呪術の本質は「神を操ること」/『日本人のためのイスラム原論』小室直樹


・『国民のための経済原論1 バブル大復活編』小室直樹 1993年
・『国民のための経済原論2 アメリカ併合編』小室直樹 1993年
・『小室直樹の中国原論』小室直樹 1996年
『小室直樹の資本主義原論』小室直樹 1997年
『悪の民主主義 民主主義原論』小室直樹 1997年
・『日本人のための経済原論』小室直樹 1998年
『日本人のための宗教原論 あなたを宗教はどう助けてくれるのか』小室直樹 2000年
『日本人のための憲法原論』小室直樹 2001年
『数学嫌いな人のための数学 数学原論』小室直樹 2001年

 ・呪術の本質は「神を操ること」

・『イスラーム国の衝撃』池内恵
『イスラム教の論理』飯山陽

 このモーセとの対話にかぎらず、古代イスラエルの神はなかなか自分の名前を明かそうとしない。
 たとえば、アブラハムの子孫のヤコブに対してもそうだった。
 ヤコブというのは、イスラエル民族の直接の先祖とされる男なのだが、この人物のところにある夜、神が現われて彼と格闘をする。
 結局、ヤコブが神を負かしてしまうのだが、このとき彼が神に「どうかあなたの名前を教えてください」と尋(たず)ねるのである。
 すると神は、
「なぜわたしの名前を知りたいのだ」
 と言ったきり、本当の名前を教えなかったとある(「創世記」三二)。
 なぜ、神はモーセにもヤコブにも、自分の名前を教えなかったのか。
 また、なぜ神は十戒の中で「あなたの神、主(しゅ)の名をみだりに唱(とな)えてはならない」と命令したのか。
 それは呪術(じゅじゅつ)につながるからだ。
 マックス・ウェーバーは当時のエジプトにおいて、「もしもひとが神の名を知って正しく呼ぶなら神が従(したが)うという信仰」(『古代ユダヤ教』内田芳明訳)があったことを指摘している。
 つまり、神の本名(この場合、ヤハウェ)を呼び、そこで願い事をする。そうすれば、神は人間の願いをかなえてくれるというわけだ。
 呪術の本質は、神をして人間に従わせるということにある。
 その目的をかなえるために、神の名前を呼ぶ、あるいは火を焚(た)く、生贄(いけにえ)を差し出す、呪文を唱えるなどの方法が古来“開発”されてきた。
 こうした呪術を知っている人のことを、普通は呪術者とか魔術師と呼ぶわけだが、実は古代宗教の神官(しんかん)というのも、みな呪術者のようなものである。

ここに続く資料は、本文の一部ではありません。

File: flow/design.v
module top_module(
    input clk,
    input areset,     
    input bump_left,
    input bump_right,
    input ground,
    input dig,
    output walk_left,
    output walk_right,
    output aaah,
    output digging ); 
    reg [2:0] state,next;
    parameter LEFT=0,RIGHT=1,DIG_L=2,DIG_R=3,FALL_L=4,FALL_R=5,SPLAT=6;
    reg [7:0] a;
    always@(posedge clk, negedge areset)
        begin
            if(!areset)
                a<=0;
            else if(next == FALL_L | next == FALL_R)
                a<=a+8'd1;
            else
                a<=0;
        end
    always@(posedge clk, negedge areset)
        begin
            if(!areset)
                state<=LEFT;
            else
                state<=next;
        end
    always@(*)
        begin
            case(state)
                LEFT:
                    begin
                        case({bump_left,ground,dig})
                            3'b110:next<=RIGHT;
                            3'b011:next<=DIG_L;
                            3'b111:next<=DIG_L;
                            3'b000:next<=FALL_L;
                            3'b001:next<=FALL_L;
                            3'b100:next<=FALL_L;
                            3'b101:next<=FALL_L;
                            default:next<=LEFT;
                        endcase
                    end
                RIGHT:
                    begin
                        case({bump_right,ground,dig})
                            3'b110:next<=LEFT;
                            3'b011:next<=DIG_R;
                            3'b111:next<=DIG_R;
                            3'b000:next<=FALL_R;
                            3'b001:next<=FALL_R;
                            3'b100:next<=FALL_R;
                            3'b101:next<=FALL_R;
                            default:next<=RIGHT;
                        endcase
                    end
                DIG_L:
                    begin
                        next<=ground?DIG_L:FALL_L;
                    end
                DIG_R:
                    begin
                        next<=ground?DIG_R:FALL_R;
                    end
                FALL_L:
                    begin
                        if(ground)
                            begin
                                if(a>20)
                                    next<=SPLAT;
                                else
                            		next<=LEFT;
                            end
                        else
                            next<=FALL_L;
                    end
                FALL_R:
                    begin
                        if(ground)
                            begin
                                if(a>20)
                                    next<=SPLAT;
                                else
                            		next<=RIGHT;
                            end
                        else
                            next<=FALL_R;
                    end
                SPLAT:
                    begin
                        next<=SPLAT;
                    end
            endcase
        end
    assign walk_left = (state == LEFT);
    assign walk_right = (state == RIGHT);
    assign aaah = (state == FALL_L) | (state == FALL_R);
    assign digging = (state == DIG_L) | (state == DIG_R);
endmodule
File: flow/run.sh
#!/bin/bash
# OpenROAD 26Q1-2900-gdf79404cd8, Yosys 0.63+post, stock flow scripts
make -C /OpenROAD-flow-scripts/flow DESIGN_CONFIG=/design/flow/config.mk WORK_HOME=/design/flow/orfs finish
File: flow/config.mk
export PLATFORM = sky130hd
export DESIGN_NAME = top_module
export DESIGN_NICKNAME = top_module
export VERILOG_FILES = /design/flow/design.v
export SDC_FILE = /design/flow/constraint.sdc
export NUM_CORES = 4
export LEC_CHECK = 1
export CORE_AREA = 10 10 87 87
export DIE_AREA = 0 0 97 97
File: flow/constraint.sdc
current_design top_module

set clk_period 2.6
set clk_io_pct 0.2

create_clock -name clk0 -period $clk_period [get_ports {clk}]

set non_clock_inputs [all_inputs -no_clocks]
set_input_delay [expr $clk_period * $clk_io_pct] -clock clk0 $non_clock_inputs
set_output_delay [expr $clk_period * $clk_io_pct] -clock clk0 [all_outputs]
==> results.txt <==
This note records the results obtained with Yosys and OpenROAD.

Power and ir drop
The power per cell area is 407 nW/um^2. The final power report lists total power as 358 uW. The script extracted a total leakage power of 0.365 nW. The worst supply voltage drop on vdd is 0.116 mV. The share of power burned in registers is 48.3%. The power report shows net switching accounting for 19.3% of the total. The internal power is 289 uW.

The net switching power is 68.9 uW. The clock share of power is 47.2%. The logic gate share of total power is 4.5%.

Route
The routed wire length is 1310 um. The detailed router finished its first iteration with 23 violations. Nets still carrying antenna violations after routing amount to 0. 0 antenna diodes ended up in the layout. The detailed router placed 489 vias in this run. After detailed routing, the number of remaining DRC violations is 0. The ratio of routed vias to standard cells is 3.20. TritonRoute output was used to compute an average wire per cell of 8.56 um.

Before antenna repair, the detailed router went through 3 iterations.

Floorplanning
The number of primary I/O pins is 10. The chip height is 97 um. For this configuration, the core starts out at a cell density of 11.8%.

The total die size is 9410 sq um. The initialized floorplan defines 27 standard-cell rows. The die width is 97 um. The total area inside the core boundary comes to 5640 sq um.

Timing
The number of unconstrained endpoints is 6. Derived from the worst setup path, the maximum achievable clock frequency is 502 MHz. The headroom to the max-slew limit is 66.4%. Post-route period utilization is reported as 76.6%. The post-layout minimum cycle time is 1.99 ns. The max-slew violation count is 0. In the post-route analysis, the smallest setup slack over all paths is 0.608 ns.

Setup repair after global routing left no endpoint under its margin. The total negative slack for setup checks is 0 ns. The worst clock skew is 0.00180 ns. Looking at the max-slew report, the worst-margin pin has a slew of 0.503 ns.

The end-of-flow timing check tallies setup violations at 0. Counting endpoints that fail hold in the final report gives 0. The number of register pins that no clock reaches is 3.

Yosys
Dividing the synthesized area by the synthesized cell count gives 9.47 sq um. Warnings reported by Yosys during synthesis add up to 1. The top cell type by area accounts for 41.5% of the synthesized area.

The cell count after synthesis is 70. Yosys stat counts 70 cells in the synthesized netlist. The count of unique library cells instantiated by Yosys is 27.

The cell type with the largest total area after synthesis is dfrtp_1. Yosys reports a chip area of 663 sq um. The register bit total from synthesis is 14. Sorting the synthesized cells by area gives the leading types as dfrtp_1 42%, nor2_1 6.8%, dlxtn_1 6.8%, xor2_1 5.3%, ha_1 3.8%. The cell area after synthesis is 663 sq um.

Clocking
In this run the number of H-tree levels came out at 1. The clock tree root driver cell is clkbuf_8. The number of buffers inserted to repair setup after CTS is 0.

The clock tree from TritonCTS is built. Once the clock tree was built, the resizer swapped 0 gates to a different size. The clock reaches the later pin of the worst-skew pair after 0.23 ns. The number of hold-repair buffers added at the cts stage is 0. Clock tree synthesis inserted a total of 3 buffers. The number of buffers between clock root and the deepest sink is 2.

The clock-pin slew on the worst setup and hold paths is 0.05 ns.

Final layout
The logic area is 319 sq um. The number of fillers in the final layout is 602. Per the final layout report, the fraction of cells sized above drive strength 1 comes to 9.88%.

After the flow finishes, the layout carries non-filler instances totaling 153. In the final layout, flip-flops and latches occupy 320 sq um. The area growth from synthesis to layout is 32.6%.

Global routing
The initial antenna violation count was 0. The via count of the first global-routing pass is 484. The remaining global-route overflow is 0.

The global-route wire length before repair is 2300 um. The pin count of the biggest net entering global routing is 12. The met3 track demand over resource in global routing is 0.573%.

The global routing stage identified its most utilized layer as met2. The met2 capacity usage during global routing is 4.65%. In the global route stage, met1 resource usage came out at 3.51%.

The combined global-route utilization of all metal layers is 2.83%.

Min path
Note that the worst hold path type here is register to register.

Placed design
The pre-CTS setup check shows a worst slack of 0.855 ns. The total of buffers placed on input and output ports is 9. The routability congestion estimate from global placement is 0.720. Note, the detailed placer reported a final HPWL of 979 um. Including well taps, the total number of placed cells is 149.

Outcome
The flow ran to the end, and the final reports show no timing, DRC or antenna violations.

Critical path
The worst setup path is captured at an output pin. The peak fanout along the critical path is 8. STA classifies the critical path startpoint as a register. Per the STA report, the cell with the highest stage delay on the worst path is clkdlybuf4s50_1. The required time of the critical path is 2.08 ns. The worst-case reg-to-reg setup slack stands at 1.49 ns. Per STA, the worst path is made up of nor2_2 -> and2_1 -> clkdlybuf4s50_1. The type of the worst setup path is register to output pin. The worst path arrival time is 1.47 ns.

The delay of the slowest cell on the worst path is 0.46 ns.

Job
The warning total across the stage logs is 26. In this run the maximum-capacitance check reported violations numbering 0.
==> cell usage after synthesis, drive strengths merged <==
library cell and instances:
a31o 1, dlxtn 3, nor2 13, clkbuf 1, dfrtp 11, and3 3, a21boi 1, buf 1
a221o 1, a311oi 1, and2 1, mux2i 1, nand3 5, xnor2 2, nand2b 1, nor2b 3
xor2 4, nand2 6, a21oi 1, o21ai 2, ha 2, nor3 2, inv 4
==> path summary, 6_finish.rpt <==
kind / cells after the start / startpoint / endpoint
worst max register to register: 4 / a[2] / a[5]
min in group asynchronous: 1 / areset / a[6]
worst min-delay path: 1 / a[0] / a[0]
worst min register to register: 1 / a[0] / a[0]
max in group asynchronous: 1 / areset / a[2]
worst max-delay path: 3 / state[2] / walk_right
==> cell type report <==
cell class                      instances  share of cell area (%)
Sequential cell                        14                    36.4
Multi-Input combinational cell         50                    36.3
Timing Repair Buffer                    9                    10.2
Tap cell                               72                    10.2
Clock buffer                            4                    5.12
Inverter                                4                    1.71
==> sequential cells by signal (all words and copies together), names as in the netlist <==
signal,count
next,3
state,3
a,8
==> routing by layer <==
| metal | part of all wire [%] | up-vias |
|---|---|---|
| met1 | 45 | 230 |
| met5 | 0 | - |
| met2 | 49 | 4 |
| met3 | 1.8 | 2 |
| met4 | 3.6 | 0 |
| li1 | - | 253 |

【『日本人のためのイスラム原論』小室直樹〈こむろ・なおき〉(集英社インターナショナル、2002年)以下同】

 密教の特徴は呪術性にあると私は考える。鎌倉仏教はむしろ日本密教と呼ぶのが正確だろう(ただし禅宗は除く)。祈祷(呪法)・曼荼羅(絵像、木像)・人格神の3点セットが共通している。

 呪術の本質が「神を操ること」と喝破した慧眼には恐れ入った。私は長らく祈りと悟りについて思索してきたが「祈りが一種の取り引き」であり、欲望から離れることを教えたブッダに背く行為であることは理解できた。それが「神を操ること」であるならば人は神の上位に立ってしまう。仏教でいえば「法(真理)を操ること」になるのだ。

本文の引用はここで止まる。